As a part of my daily job, I draw scatterplots, lots of them. And because there are thousands of genes expressed in any mouse or human tissue, my typical plot looks something like this (code). (Actually, it is a comparison of variance that can be attributed to "sex" factor in mRNA vs. protein expression.)
The question is - what is a gene in the top right corner? And what is the one next to him? And this one? And that?
What we need is a clickable scatterplot. Something I can point with a mouse and get a corresponding gene name. Then click and my browser would open a window with the gene's details (for example in Ensemble). And thanks to ggvis package, it is now possible. Try the following code:
In the case above there must be R running somewhere behind, translating points to gene symbols and Ensemble links. How to share this figure with somebody who does not have R on his or her machine? One possibility is to run it on shinyapps.io or your private shiny server.
The second way to add interactive annotation is iplot function in the new Karl Broman's interactive testjs package. It produces Javascipt widget that can be easily saved and share as html page (code).
And with a little help of shiny, we can do even more: Mike Love has a nice example (mtcars_demo in his Github repository), see the widget below. Click on a dot in the left panel makes the corresponding dot in the right panel highlighted (the trick is clickId option in shiny::plotOutput).

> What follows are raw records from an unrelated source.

### config.mk
export PLATFORM = sky130hd
export DESIGN_NAME = avst_crdt_mc_counter
export DESIGN_NICKNAME = d
export VERILOG_FILES = /design/src/rtl/avst_crdt_mc_counter.sv
export SDC_FILE = /design/constraint.sdc
export NUM_CORES = 1
export LEC_CHECK = 0
export CELL_PAD_IN_SITES_DETAIL_PLACEMENT = 0
export CELL_PAD_IN_SITES_GLOBAL_PLACEMENT = 2
export CORE_UTILIZATION = 29
export DETAILED_ROUTE_END_ITERATION = 10
export GPL_TIMING_DRIVEN = 0
export PLACE_DENSITY_LB_ADDON = 0.1
export SLEW_MARGIN = 20
export SYNTH_ARGS = -nofsm -noshare
export SYNTH_HDL_FRONTEND = slang
export SYNTH_SLANG_ARGS = --single-unit
### constraint.sdc
create_clock -name clk -period 3.7 [get_ports clk]
set_input_delay 0.925 -clock clk [delete_from_list [all_inputs] [get_ports clk]]
set_output_delay 0.925 -clock clk [all_outputs]
set_load 0.03 [all_outputs]
### src/rtl/avst_crdt_mc_counter.sv
// Multi-channel credit counter for the receive side of an AVST credit link.
// Runs the INIT/INIT_ACK handshake, accumulates per-channel credits and grants local consumption.
module avst_crdt_mc_counter #(
  parameter int unsigned CHANNELS         = 2,
  parameter int unsigned UPDATE_CNT_WIDTH = 2,
  parameter int unsigned CNT_WIDTH        = 12,
  parameter int unsigned CONSUME_WIDTH    = 4,
  parameter bit          INFINITE_EN      = 1'b1
) (
  input  logic                                 clk,
  input  logic                                 rst_n,
  input  logic                                 i_init,
  output logic                                 o_init_ack,
  input  logic [CHANNELS-1:0]                  i_update,
  input  logic [CHANNELS*UPDATE_CNT_WIDTH-1:0] i_update_cnt,
  input  logic [CHANNELS-1:0]                  i_consume_vld,
  input  logic [CHANNELS*CONSUME_WIDTH-1:0]    i_consume_cnt,
  output logic [CHANNELS-1:0]                  o_consume_rdy_c,
  output logic [CHANNELS*CNT_WIDTH-1:0]        o_crdt_avail,
  output logic [CHANNELS-1:0]                  o_crdt_inf,
  output logic                                 o_link_ready,
  output logic [CHANNELS-1:0]                  o_overflow
);

  localparam int unsigned IN_W  = (UPDATE_CNT_WIDTH > CONSUME_WIDTH) ? UPDATE_CNT_WIDTH : CONSUME_WIDTH;
  localparam int unsigned SUM_W = ((CNT_WIDTH > IN_W) ? CNT_WIDTH : IN_W) + 1;
  localparam logic [SUM_W-1:0] CNT_MAX = SUM_W'({CNT_WIDTH{1'b1}});

  typedef enum logic [1:0] {
    S_IDLE = 2'd0,
    S_INIT = 2'd1,
    S_ACK  = 2'd2,
    S_RUN  = 2'd3
  } state_t;

  state_t r_state;
  state_t w_state_nxt;
  logic   w_init_ack_nxt;
  logic   w_link_ready_nxt;
  logic   r_init_ack;
  logic   r_link_ready;

  logic [CHANNELS-1:0][UPDATE_CNT_WIDTH-1:0] w_upd_cnt;
  logic [CHANNELS-1:0][CONSUME_WIDTH-1:0]    w_con_cnt;
  logic [CHANNELS-1:0][SUM_W-1:0]            w_sum;
  logic [CHANNELS-1:0]                       w_grant;
  logic                                      w_enter_init;

  logic [CHANNELS-1:0][CNT_WIDTH-1:0] r_cnt;
  logic [CHANNELS-1:0][CNT_WIDTH-1:0] w_cnt_nxt;
  logic [CHANNELS-1:0]                r_inf;
  logic [CHANNELS-1:0]                w_inf_nxt;
  logic [CHANNELS-1:0]                r_ovf;
  logic [CHANNELS-1:0]                w_ovf_nxt;
  logic [CHANNELS-1:0]                r_seen;
  logic [CHANNELS-1:0]                w_seen_nxt;

  assign w_upd_cnt = i_update_cnt;
  assign w_con_cnt = i_consume_cnt;

  // Handshake state register
  always_ff @(posedge clk or negedge rst_n) begin
    if (!rst_n) begin
      r_state      <= S_IDLE;
      r_init_ack   <= 1'b0;
      r_link_ready <= 1'b0;
    end else begin
      r_state      <= w_state_nxt;
      r_init_ack   <= w_init_ack_nxt;
      r_link_ready <= w_link_ready_nxt;
    end
  end

  // Next state; the status flags are registered from the state being entered
  always_comb begin
    w_state_nxt      = r_state;
    w_init_ack_nxt   = 1'b0;
    w_link_ready_nxt = 1'b0;
    case (r_state)
      S_IDLE:  if (i_init) w_state_nxt = S_INIT;
      S_INIT:  if (!i_init) w_state_nxt = S_ACK;
      S_ACK:   w_state_nxt = S_RUN;
      S_RUN:   if (i_init) w_state_nxt = S_INIT;
      default: w_state_nxt = S_IDLE;
    endcase
    w_init_ack_nxt   = (w_state_nxt == S_ACK);
    w_link_ready_nxt = (w_state_nxt == S_RUN);
  end

  // Per-channel grant and counter update; grant sees only the registered count
  always_comb begin
    w_enter_init = (w_state_nxt == S_INIT) && (r_state != S_INIT);
    w_cnt_nxt    = r_cnt;
    w_inf_nxt    = r_inf;
    w_ovf_nxt    = r_ovf;
    w_seen_nxt   = r_seen;
    w_grant      = '0;
    w_sum        = '0;
    for (int c = 0; c < CHANNELS; c++) begin
      w_grant[c] = (r_state == S_RUN) && i_consume_vld[c] &&
                   (r_inf[c] || (SUM_W'(r_cnt[c]) >= SUM_W'(w_con_cnt[c])));
      w_sum[c]   = SUM_W'(r_cnt[c])
                 + (i_update[c] ? SUM_W'(w_upd_cnt[c]) : SUM_W'(0))
                 - (w_grant[c]  ? SUM_W'(w_con_cnt[c]) : SUM_W'(0));
      if (w_enter_init) begin
        w_cnt_nxt[c]  = '0;
        w_inf_nxt[c]  = 1'b0;
        w_ovf_nxt[c]  = 1'b0;
        w_seen_nxt[c] = 1'b0;
      end else if (r_state != S_IDLE) begin
        if (r_inf[c]) begin
          w_cnt_nxt[c] = '0;
        end else if (w_sum[c] > CNT_MAX) begin
          w_cnt_nxt[c] = CNT_WIDTH'(CNT_MAX);
          w_ovf_nxt[c] = 1'b1;
        end else begin
          w_cnt_nxt[c] = CNT_WIDTH'(w_sum[c]);
        end
        if ((r_state == S_INIT) && i_update[c]) begin
          w_seen_nxt[c] = 1'b1;
        end
        // A channel the partner never updated during init runs with unlimited credit
        if ((r_state == S_ACK) && INFINITE_EN && !r_seen[c]) begin
          w_inf_nxt[c] = 1'b1;
          w_cnt_nxt[c] = '0;
        end
      end
    end
  end

  always_ff @(posedge clk or negedge rst_n) begin
    if (!rst_n) begin
      r_cnt  <= '0;
      r_inf  <= '0;
      r_ovf  <= '0;
      r_seen <= '0;
    end else begin
      r_cnt  <= w_cnt_nxt;
      r_inf  <= w_inf_nxt;
      r_ovf  <= w_ovf_nxt;
      r_seen <= w_seen_nxt;
    end
  end

  assign o_init_ack      = r_init_ack;
  assign o_link_ready    = r_link_ready;
  assign o_consume_rdy_c = w_grant;
  assign o_crdt_avail    = r_cnt;
  assign o_crdt_inf      = r_inf;
  assign o_overflow      = r_ovf;

endmodule

# Yosys cells after proc, flatten, opt, wreduce, memory -nomap -nowiden
# Index checks and enable logic that the tools add are counted.
# totals
regBits	34
word_cells	94
output_inout_bits	32
input_bits	19
# classes
n_mux	37
eq_ne	9
magnitude_cmp	4
reduce_logical	29
add_sub_neg	4
# op_table
operator	count
two-way mux 12 bit	10
adder 12 x 2 -> 13 bit	2
> comparator 13 x 12 -> 1 bit, second input constant	2
subtractor 13 x 4 -> 13 bit	2
>= comparator 12 x 4 -> 1 bit	2
two-way mux 1 bit	20
nonzero test 2 bit	8
logical AND 1 bit	9
equality test 2 bit, second input constant	4
two-way mux 2 bit	4
two-way mux 4 bit	2
AND reduction 2 bit	4
one-hot mux 2 bit (3 select lines)	1
AND reduction 3 bit	2
equality test 2 x 1 -> 1 bit, second input constant	2
inequality test 2 bit, second input constant	2
zero test 1 bit	2
zero test 2 bit	1
logical OR 1 bit	2
inequality test 2 x 1 -> 1 bit, second input constant	1
OR reduction 2 bit	1

# Depth between registers and ports, before layout
# depth
word_depth	11
depth_mapped	21
ltp_nobuf	20

# Worst setup path before layout
# OpenSTA, ideal clock, no wires.
# synth_path
kind	input to register
start	input port i_consume_cnt[0]
end	register r_cnt (netlist bit o_crdt_avail[10])
n_path_buf	1
path_slack_ns	-1.090
cell_stages	19
setup_time_ns	0.083
t_arrival_ns	4.707
required_time_ns	3.617
path_cell_list	ha_1 nand2b_1 a21oi_1 nor2b_1 o21ai_0 a21oi_1 o311a_1 and2_1 fa_1 inv_1 fa_1 a211oi_1 o21ai_1 and2_1 and4_1 a211oi_2 buf_4 nor2_1 o21ai_0
# synth_between
elab_chain_len	11
# synth_lines
item	line_no	text
from (decl)	17	input logic [CHANNELS*CONSUME_WIDTH-1:0] i_consume_cnt,
>= comparator 12 x 4 -> 1 bit *	101	(r_inf[c] || (SUM_W'(r_cnt[c]) >= SUM_W'(w_con_cnt[c])));
logical OR 1 bit *	101	
logical AND 1 bit *	100	w_grant[c] = (r_state == S_RUN) && i_consume_vld[c] &&
via o_consume_rdy_c[0]	18	output logic [CHANNELS-1:0] o_consume_rdy_c,
two-way mux 4 bit *	104	- (w_grant[c] ? SUM_W'(w_con_cnt[c]) : SUM_W'(0));
subtractor 13 x 4 -> 13 bit *	104	
> comparator 13 x 12 -> 1 bit	113	end else if (w_sum[c] > CNT_MAX) begin
two-way mux 12 bit *	113	
two-way mux 12 bit *	111	if (r_inf[c]) begin
two-way mux 12 bit *	123	if ((r_state == S_ACK) && INFINITE_EN && !r_seen[c]) begin
two-way mux 12 bit *	110	end else if (r_state != S_IDLE) begin
two-way mux 12 bit *	105	if (w_enter_init) begin
to (signal assigned)	138	r_cnt <= w_cnt_nxt;
to (decl)	49	logic [CHANNELS-1:0][CNT_WIDTH-1:0] r_cnt;
# Mark *: on every way through the listed nets, which the timed path passes. The rest lies on a longest branch. The select of a mux whose other input is x is not followed.
# A chain may end at the register's enable or synchronous reset.

# Worst setup path in the final report
# layout_path
start	input port i_consume_cnt[6]
end	register r_ovf[1], in the netlist o_overflow[1]
# layout_between
elab_chain_len	8
# layout_lines
item	line_no	text
>= comparator 12 x 4 -> 1 bit	101	
logical OR 1 bit	101	
logical AND 1 bit	100	
two-way mux 4 bit *	104	
subtractor 13 x 4 -> 13 bit *	104	
> comparator 13 x 12 -> 1 bit *	113	
nonzero test 2 bit (no source line) *	-	
AND reduction 3 bit (no source line) *	-	
to (signal assigned)	140	r_ovf <= w_ovf_nxt;
to (decl)	53	logic [CHANNELS-1:0] r_ovf;
# Every way passes the cells marked *; elsewhere a longest branch is shown, timed or not.

==> out/qor.txt <==
Post-synth ARST share -> 1.00
clock tree buffer depth -> 2
Clk Latency, worst-skew pair -> 290 ps
GRT Overall Usage -> 0.159
vias per cell -> 4.70
Post-synth EDFFs -> 0
busiest grt layer -> met2
worst-margin pin slew -> 567 ps
sequential fraction of the synthesis area -> 0.264
vias in the first global route -> 2848
clk slew on worst S/H paths -> 80 ps
largest net degree at the start of global routing -> 30
syn_nets -> 472
post-synthesis instance area -> 0.00322 mm^2
pre-CTS WS -> -1520 ps
CTS H-tree lvls -> 2
CP required -> 3860 ps
DRT Pass-1 Iters -> 4
maxcap violations -> 0
met2 Usage GRT -> 0.241
Yosys warning count -> 0
Setup crit end kind -> flop
Vias -> 2861
initial core utilization -> 0.297
first-pass GRT wire length -> 14200 um
crit path cell chain -> clkdlybuf4s15_2 > inv_1 > ha_1 > nor2b_2 > o21ai_2 > a21oi_2 > o311a_4 > and2_4 > fa_1 > inv_2 > fa_2 > a211oi_4 > o311ai_4 > o2111ai_4 > a221oi_2 > o211ai_2 > buf_6 > a21oi_2 > nor2_1
most used cell, CP -> a21oi_2
HP Class -> in2async
area of the multi-input gates -> 0.00244 mm^2
Layout Nets -> 545
Critical path buffers and inverters -> 4
unrepaired setup endpoints after global routing -> yes
Setup Skew -> 7.13 ps
clk root buf -> clkbuf_8
GPL Wtd Cong -> 0.773
DP HPWL -> 6540 um
Routed Antenna Nets -> 0
Die Span X -> 107 um
height of the die -> 107 um
CP max stage delay -> 470 ps
CP max-delay cell -> fa_1
Max Slew Vio Count -> 0
Final min period -> 4320 ps
failing checks -> negative setup slack
WL/cell -> 13.9 um
die area -> 0.0115 mm^2
synth unique cells -> 48
critical path peak fanout -> 5
final worst slack -> -618 ps
fin crit share -> 1.17
Final Hold Vio Count -> 0
CP Launch Type -> primary input
fmax -> 0.232 GHz
cts bufs inserted -> 5
status -> complete, but fails checks
CTS tree -> built
Slew headroom -> 0.622
met1 GRT Util -> 0.233
M3 GR Usage -> 0.0236
I/O pin count -> 51
Core Area -> 0.0108 mm^2
Post-Route Utilization -> 0.410
FF/Latch Area -> 851 um^2
# clock sinks -> 34
Site Rows -> 38
fill count -> 1166
most frequent cells in the layout -> ha_1, inv_1, nand2_1
DRC violations left -> 0
endpoints failing setup -> 26
Post-synth top flop -> dfrtp_1
initial antenna violation count -> 0
commonest non-fill, non-tap cell in the layout -> ha_1
number of synthesized register bits -> 34
Hold Buf Count CTS -> 0
CP top delay family -> compound AO/OA/AOI/OAI gates
Antenna Diode Count -> 0
DRC marker count from the first detailed-route iteration -> 50
number of buffers added on ports -> 50
CP arrival -> 4480 ps
CP Class -> in2reg
GR Overflow Total -> 0
Final Routed Wirelength -> 8460 um
share of cells above drive strength 1 -> 0.213
Area Growth Syn to Fin -> 38.0%
Avg Synthesized Cell Area -> 8.14 um^2
Synth Instances -> 395
-- through the flow --
stage | cells | hold slack, ps | TNS, ps | instance area [um^2]
after floorplan | 395 | 476 | -14610 | 3340
after global placement | 585 | 496 | -40080 | 4010
after detailed placement | 586 | 491 | -39320 | 4030
after CTS | 607 | 476 | -18980 | 4380
after global routing | 609 | 469 | -19160 | 4440
final | 609 | 474 | -15250 | 4440
-- state kept, by name (all words and copies together) (netlist names) --
register / flops
o_crdt_avail: 24
o_crdt_inf: 2
o_init_ack: 1
o_link_ready: 1
o_overflow: 2
r_seen: 2
r_state: 2
-- cell type report --
class                      count  area share
multi-input combinational    304       0.550
sequential                    34       0.192
timing repair buffer          66       0.143
inverter                      50      0.0423
tap                          140      0.0395
clock buffer                   7      0.0172
buffer                         7     0.00930
clock inverter                 1     0.00676
-- final timing paths --
check | from | to | slack (ps) | depth (start not counted)
setup / recovery | i_consume_cnt[6] | o_overflow[1] | -620 | 19
hold / removal | rst_n | o_link_ready | 470 | 1
setup reg to reg | o_crdt_avail[12] | o_overflow[1] | -420 | 20
hold reg to reg | o_overflow[1] | o_overflow[1] | 520 | 2
max in group asynchronous | rst_n | o_crdt_avail[3] | 2800 | 2
min in group clk | o_overflow[1] | o_overflow[1] | 520 | 2
-- layer usage --
layer  up-vias  wire, um
met5         -         0
met4         0       119
met3        12       206
met2        38      3710
met1      1337      4430
li1       1474         -
-- Yosys cell counts, types with 2 or more instances --
library cell,count,share of area
a211oi_2,2,0.0078
a21o_1,6,0.014
a21oi_1,25,0.039
and2_1,5,0.0097
clkbuf_1,5,0.0058
dfrtp_1,34,0.26
fa_1,4,0.025
ha_1,54,0.21
inv_1,50,0.058
nand2_1,42,0.049
nand2b_1,9,0.018
nand3_1,6,0.0093
nand3b_1,3,0.0070
nor2_1,50,0.058
nor2b_1,6,0.012
nor3_1,4,0.0062
nor4_1,2,0.0039
o211ai_1,2,0.0047
o21ai_0,26,0.040
o21ai_1,11,0.017
o21bai_1,4,0.0093
o311a_1,2,0.0062
xnor2_1,11,0.030
xor2_1,8,0.022
-- logic make-up after synthesis --
| group | synth area share |
|---|---|
| adders and majority gates | 0.235 |
| DFF | 0.264 |
| AOI/OAI and AO/OA | 0.188 |
| and+or+nand+nor | 0.191 |
| xor gates and xnor gates | 0.0517 |
| buffers and inverters | 0.0700 |
-- timing repair --
item                       4_1_cts  5_1_grt
setup endpoints to repair       28       26
pin swaps                       28       13
gates cloned                     2        0
resized for setup               66       12
setup buffers                   11        2
Power is not shown: default switching activity piles up to over one toggle a cycle in this logic, so the estimate is an artifact.
==> variant: new RTL, config.mk and constraints unchanged <==
Encoding of `state_t`: now one-hot (4 bits for 4 states).
--- a/src/rtl/avst_crdt_mc_counter.sv
+++ b/src/rtl/avst_crdt_mc_counter.sv
@@ -26,11 +26,11 @@
   localparam int unsigned SUM_W = ((CNT_WIDTH > IN_W) ? CNT_WIDTH : IN_W) + 1;
   localparam logic [SUM_W-1:0] CNT_MAX = SUM_W'({CNT_WIDTH{1'b1}});
 
-  typedef enum logic [1:0] {
-    S_IDLE = 2'd0,
-    S_INIT = 2'd1,
-    S_ACK  = 2'd2,
-    S_RUN  = 2'd3
+  typedef enum logic [3:0] {
+    S_IDLE = 4'b0001,
+    S_INIT = 4'b0010,
+    S_ACK  = 4'b0100,
+    S_RUN  = 4'b1000
   } state_t;
 
   state_t r_state;
Function: same outputs for any inputs over 4 cycles, from zero or initial values and one cycle with rst_n low; so few cycles prove little.
==> variant against the unedited design <==
The run still ends with negative setup slack left; synthesized area is 2.6% higher; hold slack better by 0.022 ns; sequential cell count is 2 higher; fmax is 6.5% lower; design area is 3.8% higher; worst setup slack worse by 0.30 ns; global-route usage is 0.63 points higher; routed wire length is 5.4% higher; non-clock buffer count is 1 higher; largest cell class unchanged; highest routed layer unchanged.
Power is left out: the tool's default activity adds up to more than one toggle a clock period on the data nets, which glitch-free logic cannot reach.
==> variant: results (changes against the unedited design) <==
Clk_skew: 0.00581 ns (-0.00132 ns)
Synth top cells by count: 50 x ha_1, 48 x inv_1, 37 x nand2_1
Hold Path Class: reg2reg
Total negative setup slack: -20.77 ns (-5.52 ns)
Setup Viol. Count Final: 26 (unchanged)
Clk slew on worst S/H paths: 0.06 ns (-0.02 ns)
Critical Path AT: 4.76 ns (+0.28 ns)
Worst-margin pin slew: 0.694 ns (+0.127 ns)
Number of DRC markers in iteration 0: 112 (+120%)
Largest stage delay on the critical path: 0.41 ns (-0.06 ns)
Slack of the critical path: -0.920 ns (-0.302 ns)
Pin count of the biggest net entering global routing: 27 (-10%)
Area contributors post-synth: dfrtp_1 27%, ha_1 19%, inv_1 5.5%
Layout cells sized above 1: 0.228 (+0.0144)
Status: finished with violations
Layout Nets: 529 (-2.9%)
WL/cell: 14.9 um (+7.6%)
Syn Inst Count: 385 (-2.5%)
DP Cell Count: 576 (-1.7%)
Synth Net Count: 458 (-3.0%)
Vias in the first global route: 2988 (+4.9%)
Failing checks: negative setup slack
Total GRT Usage: 0.165 (+0.00629)
Global-route wire length before repair: 15200 um (+7.0%)
Seq/Total Area, Yosys: 0.273 (+0.00872)
Placer Congestion: 0.745 (-3.6%)
Vias: 2924 (+2.2%)
Critical path's slowest cell: fa_2
Root Driver: clkbuf_16
R2r endpoint: o_overflow[0]$_DFFE_PN0P_
## variant: final cells by class
class | instances | area [um2]
Fill cell | 1139 | 6380
Multi-Input combinational cell | 291 | 2490
Sequential cell | 36 | 902
Timing Repair Buffer | 64 | 638
Inverter | 48 | 180
Tap cell | 140 | 175
Clock buffer | 8 | 146
Buffer | 10 | 71.3
## variant: cell families after synthesis
logic type	synth area share
buffers and inverters	0.0750
adders and majority gates	0.214
and+or+nand+nor	0.176
muxes	0.00644
DFF	0.273
AOI/OAI and AO/OA	0.202
xor gates and xnor gates	0.0531
## variant: metal layers
metal  part of all wire  vias up  track usage
met4             0.0039        0       0.0261
met2               0.45       50        0.254
met5                  0        -            0
met3              0.035        5       0.0245
li1                   -     1465            -
met1               0.52     1404        0.246
## variant: worst max-delay path by stage
stage / startpoint / to / slack [ns] / cells past startpoint
floorplan: i_consume_cnt[0] / o_overflow[0]$_DFFE_PN0P_ / -0.73 / 19
global placement: i_consume_cnt[0] / o_overflow[0]$_DFFE_PN0P_ / -1.80 / 20
detailed placement: i_consume_cnt[0] / o_overflow[0]$_DFFE_PN0P_ / -1.74 / 21
CTS: i_consume_cnt[2] / o_overflow[0]$_DFFE_PN0P_ / -0.96 / 19
global route: i_consume_cnt[0] / o_overflow[0]$_DFFE_PN0P_ / -1.14 / 22
finish: i_consume_cnt[0] / o_overflow[0]$_DFFE_PN0P_ / -0.92 / 22
## variant: through the flow
step                hold slack, ns  area (um2)  setup WS [ns]
global route                 0.541        4610          -1.14
detailed placement           0.485        4100          -1.74
finish                       0.496        4610         -0.920
global placement             0.478        4080          -1.80
floorplan                    0.463        3410         -0.733
CTS                          0.499        4520         -0.956
## variant: timing repair
action | in CTS | in global routing
pin swaps | 26 | 17
setup buffers | 11 | 0
setup endpoints to repair | 28 | 28
cloned | 2 | 0
gates resized for setup | 61 | 27
## variant: worst register-to-register path, stage by stage, from the launching register on
cell	delay (ns)
dfrtp_1	0.45
inv_1	0.11
ha_4	0.24
nand2b_4	0.14
a21oi_4	0.14
nor2b_4	0.05
o21ai_2	0.16
a21oi_2	0.08
o311a_4	0.39
buf_6	0.13
and2_4	0.13
ha_4	0.25
inv_2	0.04
ha_4	0.15
fa_2	0.41
a211oi_4	0.27
o311ai_4	0.14
o311ai_4	0.36
o311a_1	0.24
nand3_4	0.13
buf_8	0.17
a21oi_2	0.13
nor2_1	0.05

Mike's approach is similar to identify function in basic graphics. The output is a position on an image and you need to find the nearest point afterwards.
I tried something similar with ggvis's SVG objects, so you can set up "on_click" or "on_hoover" events directly (see mtcars_demo here). Click either on left or right panel and the corresponding dot in the opposite panel gets highlighted.
For more complex visualisations, D3.js is a must. However, if you just need to add a bit of interactivity to your R plots, thanks to ggvis, shiny, htmlwidgets, ... it is now possible.
PS. Matt Sundquist sent me the first graph made by plotly that is very cool. More about that maybe later. The trick to edit "on_hover" text is described here.